I personally hope it is some combination of all of the above. In particular, I’d like to see Amazon follow the model of Common Crawl and expand on it. That is, keep a running archive of the web, and allow Amazon Web Services customers to access the data to add additional value on top of it.
We’ll provide more updates as they are made available. Watch this post for changes. [Update: no launch today for cloud search (1/18/2011) as Amazon launched DynamoDB instead.]
So, although Amazon didn’t launch a cloud service today, we hope they do. This is a short list of what we’d like to see. I’m confident that a release from Amazon would not contain all of the below features but I’ll list them anyway as I think these are all elements that should be commodified by a major platform company. There is a lot more interesting work to be done on the web and it’s a shame to see so much effort spent on re-inventing the wheel every time a new application for search technology becomes necessary.
Programmatic Access to a Web Scale Crawl
Amazon already has all the pieces in place to support programming access to an archived copy of the indexable web: EC2, S3, Elastic MapReduce. All they need to do (!) is crawl the web and make it available for everyone to use. As mentioned above, Common Crawl has started a similar project but they don’t appear, for the time being, to have nearly enough coverage on the web.
SEOmoz with Open Site Explorer and Majestic SEO have done a great job of building a link graph database but they have also invested millions of dollars in building their crawling infrastructure.
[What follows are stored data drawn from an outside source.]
===== config.mk =====
export PLATFORM = sky130hd
export DESIGN_NAME = strap_level_decoder
export DESIGN_NICKNAME = d
export VERILOG_FILES = /design/src/rtl/strap_pkg.sv /design/src/rtl/strap_band_classifier.sv /design/src/rtl/strap_field_decoder.sv /design/src/rtl/strap_capture_ctrl.sv /design/src/rtl/strap_level_decoder.sv
export SDC_FILE = /design/constraint.sdc
export NUM_CORES = 1
export LEC_CHECK = 0
export BUFFER_PORTS_ARGS = -buffer_cell sky130_fd_sc_hd__buf_2
export CORE_AREA = 10 10 47 49
export DETAILED_ROUTE_END_ITERATION = 12
export DIE_AREA = 0 0 57 59
export GPL_TIMING_DRIVEN = 0
export PLACE_DENSITY = 0.73
export SETUP_SLACK_MARGIN = 0.3
export SLEW_MARGIN = 0
export SYNTH_ARGS = -nofsm -noshare
export SYNTH_HDL_FRONTEND = slang
export SYNTH_HIERARCHICAL = 1
export SYNTH_SLANG_ARGS = --single-unit

===== constraint.sdc =====
create_clock -name clk -period 2.1 [get_ports clk]
set_clock_uncertainty 0.05 [all_clocks]
set_input_delay 0.42 -clock clk [delete_from_list [all_inputs] [get_ports clk]]
set_output_delay 0.42 -clock clk [all_outputs]
set_load 0.01 [all_outputs]
==> src/rtl/spis_pkg.sv <==
package spis_pkg;

  // Internal clock view: polarity removed, so 0->1 is always the leading edge.
  function automatic logic edge_lead(input logic prev_s, input logic cur_s, input logic pol);
    return ((prev_s ^ pol) == 1'b0) && ((cur_s ^ pol) == 1'b1);
  endfunction

  function automatic logic edge_trail(input logic prev_s, input logic cur_s, input logic pol);
    return ((prev_s ^ pol) == 1'b1) && ((cur_s ^ pol) == 1'b0);
  endfunction

  // Sampling edge selection by phase.
  function automatic logic is_sample(input logic lead, input logic trail, input logic pha);
    return pha ? trail : lead;
  endfunction

  function automatic logic is_launch(input logic lead, input logic trail, input logic pha);
    return pha ? lead : trail;
  endfunction

endpackage

==> src/rtl/spis_sync.sv <==
module spis_sync #(
  parameter int W      = 3,
  parameter int STAGES = 2,
  parameter logic [W-1:0] RST_VAL = '0
) (
  input  logic         clk,
  input  logic         rst_n,
  input  logic [W-1:0] d_i,
  output logic [W-1:0] q_o
);

  for (genvar b = 0; b < W; b++) begin : g_bit
    logic [STAGES-1:0] chain;
    always_ff @(posedge clk or negedge rst_n) begin
      if (!rst_n) chain <= {STAGES{RST_VAL[b]}};
      else        chain <= {chain[STAGES-2:0], d_i[b]};
    end
    assign q_o[b] = chain[STAGES-1];
  end

endmodule

==> src/rtl/spis_shifter.sv <==
module spis_shifter
  import spis_pkg::*;
#(
  parameter int DW = 8,
  localparam int CW = $clog2(DW)
) (
  input  logic          clk,
  input  logic          rst_n,
  input  logic          cpol,
  input  logic          cpha,
  input  logic          sclk_s,
  input  logic          mosi_s,
  input  logic          ss_act,
  input  logic          tx_pending,
  input  logic [DW-1:0] tx_word,
  output logic          load_evt,
  output logic          byte_done,
  output logic [DW-1:0] rx_word,
  output logic          miso_bit
);

  localparam logic [CW-1:0] LAST = CW'(DW - 1);

  logic          sclk_q, ss_q;
  logic          busy, loaded;
  logic [CW-1:0] cnt;
  logic [DW-1:0] rxs, txs;

  // Named internal events
  logic lead, trail, samp, launch, ss_start, start_evt, samp_act, load_win;

  assign lead      = edge_lead(sclk_q, sclk_s, cpol);
  assign trail     = edge_trail(sclk_q, sclk_s, cpol);
  assign samp      = is_sample(lead, trail, cpha);
  assign launch    = is_launch(lead, trail, cpha);
  assign ss_start  = ss_act & ~ss_q;

  // Transfer start: phase 0 begins at select fall or at a leading edge while idle;
  // phase 1 begins at the leading edge of its first bit.
  assign start_evt = ss_act & ~busy & (cpha ? lead : (ss_start | lead));
  assign samp_act  = ss_act & samp & (busy | start_evt);
  assign byte_done = samp_act & (cnt == LAST);

  // Load window: outside a transfer; phase 1 only on the first leading edge.
  assign load_win  = ss_act & ~busy & (cpha ? lead : 1'b1);
  assign load_evt  = load_win & ~loaded & tx_pending;

  assign rx_word   = {rxs[DW-2:0], mosi_s};
  assign miso_bit  = txs[DW-1];

  always_ff @(posedge clk or negedge rst_n) begin
    if (!rst_n) begin
      sclk_q <= 1'b0;
      ss_q   <= 1'b0;
    end else begin
      sclk_q <= sclk_s;
      ss_q   <= ss_act;
    end
  end

  always_ff @(posedge clk or negedge rst_n) begin
    if (!rst_n) begin
      busy   <= 1'b0;
      loaded <= 1'b0;
      cnt    <= '0;
      rxs    <= '0;
      txs    <= '1;
    end else if (!ss_act) begin
      busy   <= 1'b0;
      loaded <= 1'b0;
      cnt    <= '0;
      rxs    <= '0;
      txs    <= '1;
    end else if (byte_done) begin
      busy   <= 1'b0;
      loaded <= 1'b0;
      cnt    <= '0;
      rxs    <= '0;
      txs    <= '1;
    end else begin
      if (start_evt) busy <= 1'b1;
      if (samp_act) begin
        rxs <= rx_word;
        cnt <= cnt + 1'b1;
      end
      if (load_evt) begin
        txs    <= tx_word;
        loaded <= 1'b1;
      end else if (launch && busy) begin
        txs <= {txs[DW-2:0], 1'b1};
      end
    end
  end

  // a negated select leaves the machine idle at bit 0
  a_r3_abort_clears: assert property (@(posedge clk) disable iff (!rst_n)
    !ss_act |=> (cnt == '0) && !busy && !loaded);

  // with nothing loaded the output shifter can only hold ones
  a_r8_empty_is_ones: assert property (@(posedge clk) disable iff (!rst_n)
    !loaded |-> (txs == '1));

endmodule

==> src/rtl/spis_regs.sv <==
module spis_regs #(
  parameter int DW = 8
) (
  input  logic          clk,
  input  logic          rst_n,
  input  logic          wr_tx,
  input  logic [DW-1:0] wr_data,
  input  logic          rd_rx,
  input  logic          rd_stat,
  input  logic          load_evt,
  input  logic          byte_done,
  input  logic [DW-1:0] rx_word,
  output logic [DW-1:0] tx_word,
  output logic          tx_pending,
  output logic [DW-1:0] rx_data,
  output logic          rx_full,
  output logic          done,
  output logic          ovr
);

  always_ff @(posedge clk or negedge rst_n) begin
    if (!rst_n) begin
      tx_word    <= '0;
      tx_pending <= 1'b0;
      rx_data    <= '0;
      rx_full    <= 1'b0;
      done       <= 1'b0;
      ovr        <= 1'b0;
    end else begin
      if (wr_tx) tx_word <= wr_data;
      // A write in the load cycle keeps the new word pending.
      if (wr_tx)         tx_pending <= 1'b1;
      else if (load_evt) tx_pending <= 1'b0;

      if (byte_done) rx_data <= rx_word;

      if (byte_done)            rx_full <= 1'b1;
      else if (rd_rx | rd_stat) rx_full <= 1'b0;

      if (byte_done)    done <= 1'b1;
      else if (rd_stat) done <= 1'b0;

      if (byte_done && rx_full) ovr <= 1'b1;
      else if (rd_stat)         ovr <= 1'b0;
    end
  end

  // a load without a competing write empties the holding register
  a_r9_empty_after_load: assert property (@(posedge clk) disable iff (!rst_n)
    load_evt && !wr_tx |=> !tx_pending);

  // completion raises both flags on the next cycle
  a_r10_flags_on_done: assert property (@(posedge clk) disable iff (!rst_n)
    byte_done |=> rx_full && done);

  // completion over an unread word raises overrun
  a_r11_overrun: assert property (@(posedge clk) disable iff (!rst_n)
    byte_done && rx_full |=> ovr);

endmodule
==> src/rtl/modtmr_pkg.sv <==
package modtmr_pkg;
  localparam int CNT_W  = 16;
  localparam int PS_W   = 6;
  localparam int SEL_W  = 3;
  localparam int ADDR_W = 3;
  localparam int DATA_W = 8;

  localparam logic [ADDR_W-1:0] A_CTRL = 3'd0;
  localparam logic [ADDR_W-1:0] A_CNTH = 3'd1;
  localparam logic [ADDR_W-1:0] A_CNTL = 3'd2;
  localparam logic [ADDR_W-1:0] A_MODH = 3'd3;
  localparam logic [ADDR_W-1:0] A_MODL = 3'd4;

  localparam int B_FLAG = 7;
  localparam int B_IE   = 6;
  localparam int B_STOP = 5;
  localparam int B_CRST = 4;

  // low-order prescaler bits that must all be 1 for a tick
  function automatic logic [PS_W-1:0] presc_mask(input logic [SEL_W-1:0] sel);
    int lg;
    int m;
    lg = (int'(sel) > PS_W) ? PS_W : int'(sel);
    m  = (1 << lg) - 1;
    return m[PS_W-1:0];
  endfunction

  function automatic logic [CNT_W-1:0] next_count(input logic [CNT_W-1:0] cnt,
                                                  input logic [CNT_W-1:0] modv);
    return (cnt == modv) ? '0 : cnt + 1'b1;
  endfunction
endpackage
File: src/rtl/upt_pkg.sv
package upt_pkg;
    localparam int CW = 16;
    localparam int EW = 4;

    localparam logic [1:0] A_CTRL = 2'd0;
    localparam logic [1:0] A_EXP  = 2'd1;
    localparam logic [1:0] A_CEIL = 2'd2;
    localparam logic [1:0] A_EVT  = 2'd3;

    typedef struct packed {
        logic stage;
        logic fsel;
        logic mute;
        logic run;
    } ctrl_t;
endpackage

File: src/rtl/upt_prescaler.sv
module upt_prescaler #(
    parameter int PW = 16,
    parameter int EW = 4
) (
    input  logic          clk,
    input  logic          rst_n,
    input  logic          run,
    input  logic          restart,
    input  logic [EW-1:0] expo,
    output logic          tick
);
    typedef struct packed {
        logic [PW-1:0] pcnt;
    } st_t;

    st_t st_d, st_q;
    logic [PW-1:0] lim;

    always_comb begin
        lim  = (PW'(1) << expo) - PW'(1);
        tick = run && !restart && (st_q.pcnt == lim);
        st_d = st_q;
        if (restart)
            st_d.pcnt = '0;
        else if (run)
            st_d.pcnt = tick ? '0 : st_q.pcnt + PW'(1);
    end

    always_ff @(posedge clk) begin
        if (!rst_n) st_q <= '0;
        else        st_q <= st_d;
    end

    a_r3_tick_needs_run: assert property (@(posedge clk) disable iff (!rst_n)
        tick |-> run);
    a_r8_div_restart: assert property (@(posedge clk) disable iff (!rst_n)
        restart |=> st_q.pcnt == '0);
endmodule

File: src/rtl/upt_counter.sv
module upt_counter #(
    parameter int CW = 16
) (
    input  logic          clk,
    input  logic          rst_n,
    input  logic          tick,
    input  logic          restart,
    input  logic [CW-1:0] ceil,
    output logic [CW-1:0] cnt,
    output logic          wrap
);
    typedef struct packed {
        logic [CW-1:0] cnt;
    } st_t;

    st_t st_d, st_q;

    always_comb begin
        wrap = tick && (st_q.cnt == ceil);
        st_d = st_q;
        if (restart)
            st_d.cnt = '0;
        else if (tick)
            st_d.cnt = wrap ? '0 : st_q.cnt + CW'(1);
    end

    always_ff @(posedge clk) begin
        if (!rst_n) st_q <= '0;
        else        st_q <= st_d;
    end

    assign cnt = st_q.cnt;

    a_r5_wrap_to_zero: assert property (@(posedge clk) disable iff (!rst_n)
        wrap |=> cnt == '0);
    a_r11_hold: assert property (@(posedge clk) disable iff (!rst_n)
        (!tick && !restart) |=> $stable(cnt));
endmodule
The real value of their platforms come from the value they add on top of the crawled data, so imagine what companies who wish to build similar products could do if they didn’t have to worry about the crawl itself.
Real Time Indexing for Site Search and Verticals
Both in the open source community and in commercial software, indexing technologies (that don’t have to deal with crawling) have probably achieved the most success. A recent startup, IndexTank (acquired by LinkedIn), built on top of the popular open source Lucene indexing technology to add real time support and easy to use, on demand indexing. It was a great service and LinkedIn did the community as a whole an even greater service by open sourcing the IndexTank code after the acquisition.
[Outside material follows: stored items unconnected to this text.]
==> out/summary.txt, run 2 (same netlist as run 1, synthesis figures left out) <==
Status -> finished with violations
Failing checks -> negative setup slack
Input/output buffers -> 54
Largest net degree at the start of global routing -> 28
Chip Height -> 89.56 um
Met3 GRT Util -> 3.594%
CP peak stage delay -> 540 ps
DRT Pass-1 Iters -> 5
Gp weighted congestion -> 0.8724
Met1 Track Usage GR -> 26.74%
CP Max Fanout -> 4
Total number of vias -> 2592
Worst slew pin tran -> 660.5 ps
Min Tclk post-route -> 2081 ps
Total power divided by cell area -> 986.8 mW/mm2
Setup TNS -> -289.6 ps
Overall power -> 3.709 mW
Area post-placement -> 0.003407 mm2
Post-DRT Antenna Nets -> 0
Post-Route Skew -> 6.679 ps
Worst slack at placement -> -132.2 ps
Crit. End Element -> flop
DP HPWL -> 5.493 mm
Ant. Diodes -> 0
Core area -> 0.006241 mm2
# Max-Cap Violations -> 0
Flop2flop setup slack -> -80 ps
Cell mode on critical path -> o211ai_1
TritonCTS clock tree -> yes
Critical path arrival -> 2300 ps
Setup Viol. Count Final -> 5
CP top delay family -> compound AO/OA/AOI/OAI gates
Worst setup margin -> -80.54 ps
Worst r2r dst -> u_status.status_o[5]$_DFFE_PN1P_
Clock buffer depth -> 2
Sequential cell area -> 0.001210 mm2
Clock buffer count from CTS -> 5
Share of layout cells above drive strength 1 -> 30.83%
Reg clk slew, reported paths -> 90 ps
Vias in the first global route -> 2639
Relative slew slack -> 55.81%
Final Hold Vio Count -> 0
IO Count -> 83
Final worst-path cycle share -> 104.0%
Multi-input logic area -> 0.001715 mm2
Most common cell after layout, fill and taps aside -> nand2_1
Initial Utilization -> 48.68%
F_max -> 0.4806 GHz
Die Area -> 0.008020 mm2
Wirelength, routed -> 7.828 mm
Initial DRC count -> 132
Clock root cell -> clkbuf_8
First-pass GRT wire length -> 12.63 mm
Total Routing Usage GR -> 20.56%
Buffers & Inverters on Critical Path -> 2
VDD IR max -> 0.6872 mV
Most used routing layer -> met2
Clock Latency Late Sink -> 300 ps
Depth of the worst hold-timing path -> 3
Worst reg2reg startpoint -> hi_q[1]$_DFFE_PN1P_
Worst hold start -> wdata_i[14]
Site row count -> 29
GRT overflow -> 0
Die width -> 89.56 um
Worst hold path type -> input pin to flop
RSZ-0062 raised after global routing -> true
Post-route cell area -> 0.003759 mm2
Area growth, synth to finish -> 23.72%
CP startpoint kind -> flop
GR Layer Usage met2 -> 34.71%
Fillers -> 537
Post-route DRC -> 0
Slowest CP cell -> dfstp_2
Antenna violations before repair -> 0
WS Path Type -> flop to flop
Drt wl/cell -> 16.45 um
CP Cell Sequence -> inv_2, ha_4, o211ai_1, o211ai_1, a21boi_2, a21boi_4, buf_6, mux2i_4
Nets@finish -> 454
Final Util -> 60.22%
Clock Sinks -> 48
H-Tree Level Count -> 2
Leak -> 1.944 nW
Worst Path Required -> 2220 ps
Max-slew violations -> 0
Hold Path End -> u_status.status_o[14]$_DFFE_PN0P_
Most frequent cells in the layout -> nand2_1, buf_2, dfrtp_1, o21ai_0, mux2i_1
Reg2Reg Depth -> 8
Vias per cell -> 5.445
`src/rtl/sps_pkg.sv`:
```
package sps_pkg;
  localparam int REF_W      = 5;
  localparam int N_W        = 7;
  localparam int A_W        = 5;
  localparam int REF_WORD_W = REF_W + 1;
  localparam int DIV_WORD_W = N_W + A_W + 1;
  localparam int WORD_MAX   = DIV_WORD_W;

  typedef enum logic [1:0] {
    SEQ_IDLE,
    SEQ_SHIFT,
    SEQ_STROBE
  } seq_state_e;

  typedef struct packed {
    logic [N_W-1:0] n;
    logic [A_W-1:0] a;
  } div_pair_t;

  // Reference word, left aligned in the shared shift width.
  function automatic logic [WORD_MAX-1:0] make_ref_word(input logic [REF_W-1:0] r);
    return {1'b1, r, {(WORD_MAX-REF_WORD_W){1'b0}}};
  endfunction

  function automatic logic [WORD_MAX-1:0] make_div_word(input div_pair_t d);
    return {1'b0, d.n, d.a};
  endfunction
endpackage

```
`src/rtl/sps_divcalc.sv`:
```
module sps_divcalc
  import sps_pkg::*;
#(
  parameter int FREQ_W  = 12,
  parameter int IF_MHZ  = 2,
  parameter int REF_MIN = 5,
  parameter int REF_MAX = 20
) (
  input  logic [FREQ_W-1:0] chan,
  input  logic              rx,
  input  logic [REF_W-1:0]  ref_val,
  output div_pair_t         pair,
  output logic              ok
);
  logic [FREQ_W-1:0] lo_freq;
  logic [FREQ_W-1:0] quot;
  logic              under;
  logic              ref_ok;
  logic              n_fit;

  always_comb begin
    under   = rx && (chan < FREQ_W'(IF_MHZ));
    lo_freq = rx ? (chan - FREQ_W'(IF_MHZ)) : chan;
    quot    = lo_freq >> A_W;
    n_fit   = (quot >> N_W) == '0;
    ref_ok  = (ref_val >= REF_W'(REF_MIN)) && (ref_val <= REF_W'(REF_MAX));
    ok      = ref_ok && !under && n_fit;
    pair.n  = quot[N_W-1:0];
    pair.a  = lo_freq[A_W-1:0];
  end
endmodule

```
`src/rtl/sps_tick.sv`:
```
module sps_tick #(
  parameter int HALF_DIV = 8
) (
  input  logic clk,
  input  logic rst_n,
  input  logic clear,
  input  logic en,
  output logic tick
);
  localparam int CW = (HALF_DIV > 1) ? $clog2(HALF_DIV) : 1;

  logic [CW-1:0] cnt;

  assign tick = en && (cnt == CW'(HALF_DIV - 1));

  always_ff @(posedge clk or negedge rst_n) begin
    if (!rst_n)      cnt <= '0;
    else if (clear)  cnt <= '0;
    else if (en)     cnt <= tick ? '0 : cnt + 1'b1;
  end

  AST_TICK_BOUNDED: assert property (@(posedge clk) disable iff (!rst_n)
    cnt <= CW'(HALF_DIV - 1));
endmodule

```
`src/rtl/sps_shifter.sv`:
```
module sps_shifter #(
  parameter int WORD_W = 13
) (
  input  logic              clk,
  input  logic              rst_n,
  input  logic              load,
  input  logic [WORD_W-1:0] load_word,
  input  logic [$clog2(WORD_W+1)-1:0] load_len,
  input  logic              step,
  output logic              sclk,
  output logic              sdata,
  output logic              last_fall
);
  localparam int LW = $clog2(WORD_W + 1);

  logic [WORD_W-1:0] sreg;
  logic [LW-1:0]     left;
  logic              phase;

  assign sclk      = phase;
  assign sdata     = sreg[WORD_W-1];
  assign last_fall = step && phase && (left == LW'(1));

  always_ff @(posedge clk or negedge rst_n) begin
    if (!rst_n) begin
      sreg  <= '0;
      left  <= '0;
      phase <= 1'b0;
    end else if (load) begin
      sreg  <= load_word;
      left  <= load_len;
      phase <= 1'b0;
    end else if (step && (left != '0)) begin
      if (!phase) begin
        phase <= 1'b1;
      end else begin
        phase <= 1'b0;
        sreg  <= {sreg[WORD_W-2:0], 1'b0};
        left  <= left - 1'b1;
      end
    end
  end

  AST_DATA_STEADY_HIGH: assert property (@(posedge clk) disable iff (!rst_n)
    (sclk && $past(sclk)) |-> $stable(sdata));
  AST_CLK_NEEDS_BITS: assert property (@(posedge clk) disable iff (!rst_n)
    sclk |-> (left != '0));
endmodule

```
`src/rtl/sps_le_timer.sv`:
```
module sps_le_timer #(
  parameter int LE_CYCLES = 13
) (
  input  logic clk,
  input  logic rst_n,
  input  logic start,
  output logic le,
  output logic fin
);
  localparam int CW = $clog2(LE_CYCLES + 1);

  logic [CW-1:0] cnt;
  logic          run;

  assign le  = run;
  assign fin = run && (cnt == '0);

  always_ff @(posedge clk or negedge rst_n) begin
    if (!rst_n) begin
      cnt <= '0;
      run <= 1'b0;
    end else if (start) begin
      cnt <= CW'(LE_CYCLES - 1);
      run <= 1'b1;
    end else if (run) begin
      if (cnt == '0) run <= 1'b0;
      else           cnt <= cnt - 1'b1;
    end
  end

  AST_LE_HOLD: assert property (@(posedge clk) disable iff (!rst_n)
    (run && !fin && !start) |=> run);
endmodule

```
`src/rtl/synth_prog_seq.sv`:
```
module synth_prog_seq
  import sps_pkg::*;
#(
  parameter int FREQ_W    = 12,
  parameter int IF_MHZ    = 2,
  parameter int REF_MIN   = 5,
  parameter int REF_MAX   = 20,
  parameter int HALF_DIV  = 8,
  parameter int LE_CYCLES = 13
) (
  input  logic              clk,
  input  logic              rst_n,
  input  logic              req_valid,
  output logic              req_ready,
  input  logic [FREQ_W-1:0] req_chan_mhz,
  input  logic              req_rx,
  input  logic [REF_W-1:0]  req_ref,
  output logic              syn_sclk,
  output logic              syn_sdata,
  output logic              syn_le,
  output logic              busy,
  output logic              done,
  output logic              reject
);
  localparam int LW = $clog2(WORD_MAX + 1);

  seq_state_e      state;
  logic            second;
  div_pair_t       div_hold;
  div_pair_t       calc_pair;
  logic            calc_ok;
  logic            accept;
  logic            sh_load;
  logic [WORD_MAX-1:0] sh_word;
  logic [LW-1:0]   sh_len;
  logic            tick;
  logic            last_fall;
  logic            le_fin;
  logic            done_q;
  logic            rej_q;

  assign req_ready = (state == SEQ_IDLE);
  assign busy      = (state != SEQ_IDLE);
  assign accept    = req_valid && req_ready;
  assign done      = done_q;
  assign reject    = rej_q;

  sps_divcalc #(
    .FREQ_W(FREQ_W), .IF_MHZ(IF_MHZ), .REF_MIN(REF_MIN), .REF_MAX(REF_MAX)
  ) i_calc (
    .chan(req_chan_mhz), .rx(req_rx), .ref_val(req_ref),
    .pair(calc_pair), .ok(calc_ok)
  );

  // Load the shifter with the reference word on acceptance, and with the
  // divider word when the first strobe ends.
  always_comb begin
    sh_load = 1'b0;
    sh_word = make_ref_word(req_ref);
    sh_len  = LW'(REF_WORD_W);
    if (accept && calc_ok) begin
      sh_load = 1'b1;
    end else if ((state == SEQ_STROBE) && le_fin && !second) begin
      sh_load = 1'b1;
      sh_word = make_div_word(div_hold);
      sh_len  = LW'(DIV_WORD_W);
    end
  end

  sps_tick #(.HALF_DIV(HALF_DIV)) i_tick (
    .clk(clk), .rst_n(rst_n), .clear(sh_load),
    .en(state == SEQ_SHIFT), .tick(tick)
  );

  sps_shifter #(.WORD_W(WORD_MAX)) i_shift (
    .clk(clk), .rst_n(rst_n), .load(sh_load), .load_word(sh_word),
    .load_len(sh_len), .step(tick), .sclk(syn_sclk), .sdata(syn_sdata),
    .last_fall(last_fall)
  );

  sps_le_timer #(.LE_CYCLES(LE_CYCLES)) i_le (
    .clk(clk), .rst_n(rst_n), .start(last_fall), .le(syn_le), .fin(le_fin)
  );

  always_ff @(posedge clk or negedge rst_n) begin
    if (!rst_n) begin
      state    <= SEQ_IDLE;
      second   <= 1'b0;
      div_hold <= '0;
      done_q   <= 1'b0;
      rej_q    <= 1'b0;
    end else begin
      done_q <= 1'b0;
      rej_q  <= 1'b0;
      unique case (state)
        SEQ_IDLE: begin
          if (accept) begin
            if (calc_ok) begin
              state    <= SEQ_SHIFT;
              second   <= 1'b0;
              div_hold <= calc_pair;
            end else begin
              rej_q <= 1'b1;
            end
          end
        end
        SEQ_SHIFT: begin
          if (last_fall) state <= SEQ_STROBE;
        end
        SEQ_STROBE: begin
          if (le_fin) begin
            if (second) begin
              state  <= SEQ_IDLE;
              done_q <= 1'b1;
            end else begin
              state  <= SEQ_SHIFT;
              second <= 1'b1;
            end
          end
        end
        default: state <= SEQ_IDLE;
      endcase
    end
  end

  AST_LE_CLK_LOW: assert property (@(posedge clk) disable iff (!rst_n)
    syn_le |-> !syn_sclk);
  AST_DONE_AFTER_LE: assert property (@(posedge clk) disable iff (!rst_n)
    done |-> ($fell(syn_le) && !busy));
  AST_REJECT_QUIET: assert property (@(posedge clk) disable iff (!rst_n)
    reject |-> (!busy && !syn_le && !syn_sclk));
  AST_IDLE_BUS_QUIET: assert property (@(posedge clk) disable iff (!rst_n)
    !busy |-> (!syn_sclk && !syn_le));
  AST_DIV_SPLIT: assert property (@(posedge clk) disable iff (!rst_n)
    (accept && calc_ok) |->
      ((FREQ_W+1)'({calc_pair.n, calc_pair.a}) ==
       (FREQ_W+1)'(req_rx ? (req_chan_mhz - FREQ_W'(IF_MHZ)) : req_chan_mhz)));
endmodule

```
Amazon could provide a similar service on top of the AWS infrastructure. This would provide the advantage of making this indexing technology available to existing customers.
The type of research and analytics we do at Ginzametrics with our own indexing tools go far beyond what traditional index technologies, such as Lucene, support out of the box. We are creating many different fields on the documents we index and had to write our own aggregation layer to make these indexes useful in a reporting context.
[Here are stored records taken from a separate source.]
File: src/rtl/wb_rel_pkg.sv
package wb_rel_pkg;
  typedef enum logic [1:0] {
    PH_IDLE = 2'd0,
    PH_PRIM = 2'd1,
    PH_SETS = 2'd2,
    PH_DEC  = 2'd3
  } wb_phase_e;
endpackage

File: src/rtl/wb_owner_scan.sv
// Flags the first valid set of each distinct owner warp.
module wb_owner_scan #(
  parameter int NUM_SETS = 4,
  parameter int WARP_W   = 3
) (
  input  logic [NUM_SETS-1:0]             set_valid_i,
  input  logic [NUM_SETS-1:0][WARP_W-1:0] set_warp_i,
  output logic [NUM_SETS-1:0]             first_o
);
  for (genvar s = 0; s < NUM_SETS; s++) begin : g_set
    always_comb begin
      first_o[s] = set_valid_i[s];
      for (int j = 0; j < NUM_SETS; j++) begin
        if (j < s && set_valid_i[j] && (set_warp_i[j] == set_warp_i[s]))
          first_o[s] = 1'b0;
      end
    end
  end
endmodule

File: src/rtl/wb_seq_ctrl.sv
module wb_seq_ctrl
  import wb_rel_pkg::*;
#(
  parameter int NUM_SETS = 4,
  parameter int NUM_OUT  = 2,
  parameter int SET_IW   = (NUM_SETS > 1) ? $clog2(NUM_SETS) : 1,
  parameter int OUT_IW   = (NUM_OUT > 1) ? $clog2(NUM_OUT) : 1
) (
  input  logic              clk_i,
  input  logic              rst_ni,
  input  logic              start_i,
  input  logic              part_i,
  output wb_phase_e         phase_o,
  output logic [SET_IW-1:0] set_idx_o,
  output logic [OUT_IW-1:0] out_idx_o,
  output logic              busy_o
);
  localparam logic [SET_IW-1:0] LAST_SET = SET_IW'(NUM_SETS - 1);
  localparam logic [OUT_IW-1:0] LAST_OUT = OUT_IW'(NUM_OUT - 1);

  wb_phase_e         phase_q;
  logic [SET_IW-1:0] set_q;
  logic [OUT_IW-1:0] out_q;

  always_ff @(posedge clk_i or negedge rst_ni) begin
    if (!rst_ni) begin
      phase_q <= PH_IDLE;
      set_q   <= '0;
      out_q   <= '0;
    end else begin
      case (phase_q)
        PH_IDLE: begin
          if (start_i) begin
            phase_q <= PH_PRIM;
            set_q   <= '0;
            out_q   <= '0;
          end
        end
        PH_PRIM: begin
          if (out_q == LAST_OUT) begin
            out_q   <= '0;
            set_q   <= '0;
            phase_q <= part_i ? PH_SETS : PH_DEC;
          end else begin
            out_q <= out_q + 1'b1;
          end
        end
        PH_SETS: begin
          if (out_q == LAST_OUT) begin
            out_q <= '0;
            if (set_q == LAST_SET) begin
              set_q   <= '0;
              phase_q <= PH_DEC;
            end else begin
              set_q <= set_q + 1'b1;
            end
          end else begin
            out_q <= out_q + 1'b1;
          end
        end
        PH_DEC: begin
          if (!part_i || set_q == LAST_SET) begin
            set_q   <= '0;
            phase_q <= PH_IDLE;
          end else begin
            set_q <= set_q + 1'b1;
          end
        end
        default: phase_q <= PH_IDLE;
      endcase
    end
  end

  assign phase_o   = phase_q;
  assign set_idx_o = set_q;
  assign out_idx_o = out_q;
  assign busy_o    = (phase_q != PH_IDLE);
endmodule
It would be great to see a toolkit emerge that allowed developers to create highly specialized indexes and the ability to report on them in an ad hoc fashion. I haven’t seen any technologies that do this at all (which is why we had to build our own). We may consider releasing something as open source in the future but Amazon could frankly do a much better job.
An additional extension to customized indexing above would be for Amazon to release pre-built indexing engines for the various social networks: Facebook, Twitter, Google Plus and more. Similar to web crawling, a lot of effort is being spent by developers re-writing essentially the same code: connect to some network, index the graph, report on basic measurements (tweets, likes, fans, etc.). This is another layer that should be a commodity service offered by a provider such as Amazon.